This is an extract from "Shadows and Images" by Iris Origo, daughter of Sybil Cutting, the owner of Villa Medici at Fiesole. With her husband Antonio Origo, an Italian landowner, Iris bought Villa La Foce and its farm located in the clay hills, overlooking the Val D'Orcia near Siena, dedicating her life to bringing prosperity and cultural and social changes to this formerly poverty-stricken area. The gardens and the estate of La Foce constitute one of the most important and best kept early twentieth-century gardens in Italy. Amid 3,500 acres of farmland in the countryside near Pienza, with sweeping views of the Tuscan landscape, La Foce was the childhood dream garden of Iris Origo. Passionate about the order and symmetry of Florentine gardens, she and her husband employed the talented English architect and family friend Cecil Pinsent, who had designed the gardens at Villa Medici, to reawaken the natural magic of the property. Pinsent designed the structure of simple, elegant, box-edged beds and green enclosures that give shape to the Origos' shrubs, perennials and vines, and created a garden of soaring cypress walks, native cyclamen, lawns and wildflower meadows.

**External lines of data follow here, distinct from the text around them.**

<file path="config.mk">
export PLATFORM = sky130hd
export DESIGN_NAME = stepper_cmd_if
export DESIGN_NICKNAME = d
export VERILOG_FILES = /design/src/rtl/stepdrv_pkg.sv /design/src/rtl/stepdrv_sync.sv /design/src/rtl/stepdrv_ready.sv /design/src/rtl/stepdrv_phase.sv /design/src/rtl/stepper_cmd_if.sv
export SDC_FILE = /design/constraint.sdc
export NUM_CORES = 1
export LEC_CHECK = 0
export ABC_CLOCK_PERIOD_IN_PS = 2000
export BUFFER_PORTS_ARGS = -buffer_cell sky130_fd_sc_hd__buf_4
export CORE_ASPECT_RATIO = 0.6
export CORE_MARGIN = 8
export CORE_UTILIZATION = 45
export CTS_CLUSTER_SIZE = 25
export DETAILED_ROUTE_END_ITERATION = 8
export SLEW_MARGIN = 5
export SYNTH_ARGS = -nofsm -noshare
export SYNTH_HDL_FRONTEND = slang
export SYNTH_HIERARCHICAL = 1
export SYNTH_SLANG_ARGS = --single-unit
</file>
<file path="constraint.sdc">
create_clock -name clk_i -period 2 [get_ports clk_i]
set_input_delay 0 -clock clk_i [delete_from_list [all_inputs] [get_ports clk_i]]
set_output_delay 0 -clock clk_i [all_outputs]
set_load 0.02 [all_outputs]
</file>
<file path="src/rtl/stepdrv_pkg.sv">
package stepdrv_pkg;
  typedef struct packed {
    logic fault;
    logic pwm;
    logic gate;
    logic enable;
    logic dir;
    logic step;
  } drv_in_t;
  localparam int unsigned DRV_IN_W = $bits(drv_in_t);
endpackage

</file>
<file path="src/rtl/stepdrv_sync.sv">
module stepdrv_sync #(
  parameter int unsigned W = 1
) (
  input  logic         clk_i,
  input  logic         rst_ni,
  input  logic [W-1:0] d_i,
  output logic [W-1:0] q_o
);
  logic [W-1:0] meta_q, sync_q;
  always_ff @(posedge clk_i or negedge rst_ni) begin
    if (!rst_ni) begin
      meta_q <= '0;
      sync_q <= '0;
    end else begin
      meta_q <= d_i;
      sync_q <= meta_q;
    end
  end
  assign q_o = sync_q;
endmodule

</file>
<file path="src/rtl/stepdrv_ready.sv">
module stepdrv_ready #(
  parameter int unsigned READY_CYCLES = 100_000_000
) (
  input  logic clk_i,
  input  logic rst_ni,
  input  logic en_i,
  input  logic fault_i,
  output logic ready_o
);
  localparam int unsigned CW = $clog2(READY_CYCLES + 1);
  localparam logic [CW-1:0] CNT_LAST = CW'(READY_CYCLES - 1);

  logic [CW-1:0] cnt_q;
  logic          lat_q, rdy_q;

  always_ff @(posedge clk_i or negedge rst_ni) begin
    if (!rst_ni) begin
      cnt_q <= '0;
      lat_q <= 1'b0;
      rdy_q <= 1'b0;
    end else if (!en_i) begin
      cnt_q <= '0;
      lat_q <= 1'b0;
      rdy_q <= 1'b0;
    end else if (fault_i) begin
      cnt_q <= '0;
      lat_q <= 1'b1;
      rdy_q <= 1'b0;
    end else if (!lat_q && !rdy_q) begin
      if (cnt_q == CNT_LAST) begin
        cnt_q <= '0;
        rdy_q <= 1'b1;
      end else begin
        cnt_q <= cnt_q + 1'b1;
      end
    end
  end
  assign ready_o = rdy_q;

  p_en_low_clears_r4: assert property (@(posedge clk_i) disable iff (!rst_ni)
    !en_i |=> (!rdy_q && cnt_q == '0));
  p_fault_drops_r5: assert property (@(posedge clk_i) disable iff (!rst_ni)
    (en_i && fault_i) |=> (!rdy_q && lat_q));
  p_latch_holds_r5: assert property (@(posedge clk_i) disable iff (!rst_ni)
    (lat_q && en_i) |=> !rdy_q);
endmodule

</file>
<file path="src/rtl/stepdrv_phase.sv">
module stepdrv_phase #(
  parameter int unsigned PHASE_N = 200,
  localparam int unsigned PW = $clog2(PHASE_N)
) (
  input  logic          clk_i,
  input  logic          rst_ni,
  input  logic          rdy_i,
  input  logic          step_i,
  input  logic          ccw_i,
  output logic [PW-1:0] phase_o
);
  localparam logic [PW-1:0] PH_MAX = PW'(PHASE_N - 1);
  logic [PW-1:0] ph_q;

  always_ff @(posedge clk_i or negedge rst_ni) begin
    if (!rst_ni)          ph_q <= '0;
    else if (!rdy_i)      ph_q <= '0;
    else if (step_i) begin
      if (ccw_i) ph_q <= (ph_q == '0) ? PH_MAX : ph_q - 1'b1;
      else       ph_q <= (ph_q == PH_MAX) ? '0 : ph_q + 1'b1;
    end
  end
  assign phase_o = ph_q;

  p_zero_unready_r6: assert property (@(posedge clk_i) disable iff (!rst_ni)
    !rdy_i |=> ph_q == '0);
  p_wrap_up_r6: assert property (@(posedge clk_i) disable iff (!rst_ni)
    (rdy_i && step_i && !ccw_i && ph_q == PH_MAX) |=> ph_q == '0);
  p_wrap_down_r6: assert property (@(posedge clk_i) disable iff (!rst_ni)
    (rdy_i && step_i && ccw_i && ph_q == '0) |=> ph_q == PH_MAX);
endmodule

</file>
<file path="src/rtl/stepper_cmd_if.sv">
module stepper_cmd_if
  import stepdrv_pkg::*;
#(
  parameter int unsigned READY_CYCLES = 100_000_000,
  parameter int unsigned PHASE_N      = 200,
  localparam int unsigned PW = $clog2(PHASE_N)
) (
  input  logic          clk_i,
  input  logic          rst_ni,
  input  logic          step_i,
  input  logic          dir_i,
  input  logic          enable_i,
  input  logic          gate_i,
  input  logic          pwm_i,
  input  logic          fault_i,
  output logic          step_o,
  output logic          dir_o,
  output logic [PW-1:0] phase_o,
  output logic          ready_no,
  output logic          phase_en_o
);
  drv_in_t raw, syn;
  logic    step_prev_q, rise, accept, rdy;
  logic    step_q, dir_q;

  assign raw = '{fault: fault_i, pwm: pwm_i, gate: gate_i,
                 enable: enable_i, dir: dir_i, step: step_i};

  stepdrv_sync #(.W(DRV_IN_W)) i_sync (
    .clk_i (clk_i), .rst_ni (rst_ni), .d_i (raw), .q_o (syn)
  );

  stepdrv_ready #(.READY_CYCLES(READY_CYCLES)) i_ready (
    .clk_i (clk_i), .rst_ni (rst_ni), .en_i (syn.enable),
    .fault_i (syn.fault), .ready_o (rdy)
  );

  assign rise   = syn.step & ~step_prev_q;
  assign accept = rise & rdy & syn.gate;

  always_ff @(posedge clk_i or negedge rst_ni) begin
    if (!rst_ni) begin
      step_prev_q <= 1'b0;
      step_q      <= 1'b0;
      dir_q       <= 1'b0;
    end else begin
      step_prev_q <= syn.step;
      step_q      <= accept;
      dir_q       <= syn.dir;
    end
  end

  stepdrv_phase #(.PHASE_N(PHASE_N)) i_phase (
    .clk_i (clk_i), .rst_ni (rst_ni), .rdy_i (rdy),
    .step_i (accept), .ccw_i (syn.dir), .phase_o (phase_o)
  );

  assign step_o     = step_q;
  assign dir_o      = dir_q;
  assign ready_no   = ~rdy;
  assign phase_en_o = rdy & ~syn.pwm;

  p_strobe_one_cycle_r2: assert property (@(posedge clk_i) disable iff (!rst_ni)
    step_o |=> !step_o);
  p_strobe_needs_ready_r8: assert property (@(posedge clk_i) disable iff (!rst_ni)
    $rose(step_o) |-> $past(rdy));
  p_blank_when_unready_r7: assert property (@(posedge clk_i) disable iff (!rst_ni)
    ready_no |-> !phase_en_o);
endmodule

</file>
==> PnR_summary.wiki, run 1 <==
{| class="wikitable"
! Metric !! Value
|-
| Cell count after synthesis || 296
|-
| Fmax achieved || 519 MHz
|-
| CTS HTree Levels || 2
|-
| Predominant post-synthesis flop cell || sky130_fd_sc_hd__dfrtp_1
|-
| Pin count of the biggest net entering global routing || 53
|-
| Clock-pin slew of the registers on the worst-case setup and hold paths || 0.09 ns
|-
| Post-synthesis async set-or-reset flop share || 100%
|-
| Distinct cell type count after synthesis || 58
|-
| Die height || 77.2 um
|-
| P_leak || 1.34 nW
|-
| Number of antenna-violating nets in the routed design || 0
|-
| Worst hold slack || 0.254 ns
|-
| GP Congestion || 0.930
|-
| Worst hold path class || primary input to async pin
|-
| Total of warnings raised by yosys || 6
|-
| Crit path capture type || flip-flop
|-
| TritonCTS clock tree || yes
|-
| Detailed Routing Iterations Pass 1 || 5
|-
| Site Rows || 22
|-
| Crit path max-delay cell type || sky130_fd_sc_hd__or4b_4
|-
| Synth Cell Area || 2810 sq um
|-
| Required time reported for the critical path endpoint || 2.20 ns
|-
| Power density over cell area || 556 nW/um^2
|-
| Crit path buffers/inverters || 1
|-
| Final number of setup-violating endpoints || 0
|-
| Filler Cell Count || 544
|-
| Area leader, netlist || sky130_fd_sc_hd__dfrtp_1
|-
| Result of the run || finished, final reports clean
|-
| Total global-route track usage || 15.9%
|-
| Biggest fanout along the worst timing path || 4
|-
| Pre-CTS setup slack || 0.0556 ns
|-
| Startpoint class of the critical path || flip-flop
|-
| Number of antenna violations at the first check in global routing || 0
|-
| Proportion of synthesized chip area in sequential cells || 46.3%
|-
| Final Hold Violating Endpoints || 0
|-
| Clock sinks || 52
|-
| Starting density of the core || 46.2%
|-
| Via count || 2513
|-
| Area growth from synthesis to layout || 20.7%
|-
| Nets || 354
|-
| First-iteration detailed-routing DRC count || 231
|-
| Type of the setup path with the least slack || flip-flop to flip-flop
|-
| Main area contributors after synthesis || sky130_fd_sc_hd__dfrtp_1, sky130_fd_sc_hd__a21oi_1, sky130_fd_sc_hd__nand2_1, sky130_fd_sc_hd__o31ai_1, sky130_fd_sc_hd__or4_1
|-
| Number of synthesized register bits || 52
|-
| Vias per cell || 5.89
|-
| Wire length of the first global-routing pass || 12000 um
|-
| Number of remaining DRC errors || 0
|-
| Sum of internal, switching and leakage power || 0.00189 W
|-
| Final routed wirelength across all metal layers || 7250 um
|-
| Area of the core || 6080 sq um
|-
| Cell family contributing the most delay on the critical path || simple AND/OR/NAND/NOR gates
|-
| Final worst path period need || 1.93 ns
|-
| Cells traversed along the worst timing path || inv_1 > ha_1 > or4b_4 > nor2_1 > nand2_1 > a311oi_1
|-
| Area of the die || 9120 sq um
|-
| Clock insertion delay at the later pin of the skew report || 0.30 ns
|-
| Post-synth EDFFs || 0
|-
| Clock skew after layout || 0.00538 ns
|-
| Number of maximum-capacitance constraint violations || 0
|-
| Final sum of negative setup slack || 0 ns
|-
| Worst Setup Slack, final || 0.0735 ns
|-
| Arrival time of data at the critical path endpoint || 2.13 ns
|-
| Number of global-route vias before repair || 2303
|-
| Routed WL per cell || 17.0 um
|-
| Number of max-slew violations in the final report || 0
|-
| CTS root buf || sky130_fd_sc_hd__clkbuf_8
|-
| CTS buffer count || 5
|-
| Final HPWL from detailed placement || 5180 um
|-
| Proportion of layout cells with a drive suffix above 1 || 19.2%
|-
| Worst-case clock buffer depth || 2
|-
| Worst Tran Pin Value || 0.708 ns
|-
| Largest stage delay on the critical path || 0.52 ns
|-
| Slew margin rel. || 52.6%
|-
| I/O pin count || 20
|-
| Port Buffer Count || 19
|-
| Sum of overflow across all layers after global routing || 0
|-
| RSZ-0062 raised after global routing || yes
|-
| Maximum vdd drop || 0.322 mV
|-
| Diode count || 0
|-
| Top cell type's share of synthesized area || 46.3%
|-
| Die Wd || 118 um
|-
| Post-Synthesis Mean Instance Area || 9.50 sq um
|-
| Mapped Nets || 308
|-
| Final clock period utilization by the worst path || 96.3%
|}
routing by layer:
layer  track usage, %  wire length [um]  vias to the layer above
met2             18.6              2560                      102
li1                 -                 -                     1221
met5                0                 0                        -
met3             4.68               654                        2
met1             26.3              4010                     1188
met4             2.92                25                        0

Today the estate is run by the Origo daughters, Benedetta and Donata, and is open to the public one day a week. Iris's daughters, continuing the myth, welcome the traveller into the Reinassance.
The garden with its rigorously essential harmony of shapes and colours provides in July the scenario of an annual festival of chamber music. Here the evocative strength
of nature and music will rapture the sensitive traveller in a sort of metaphisical experience.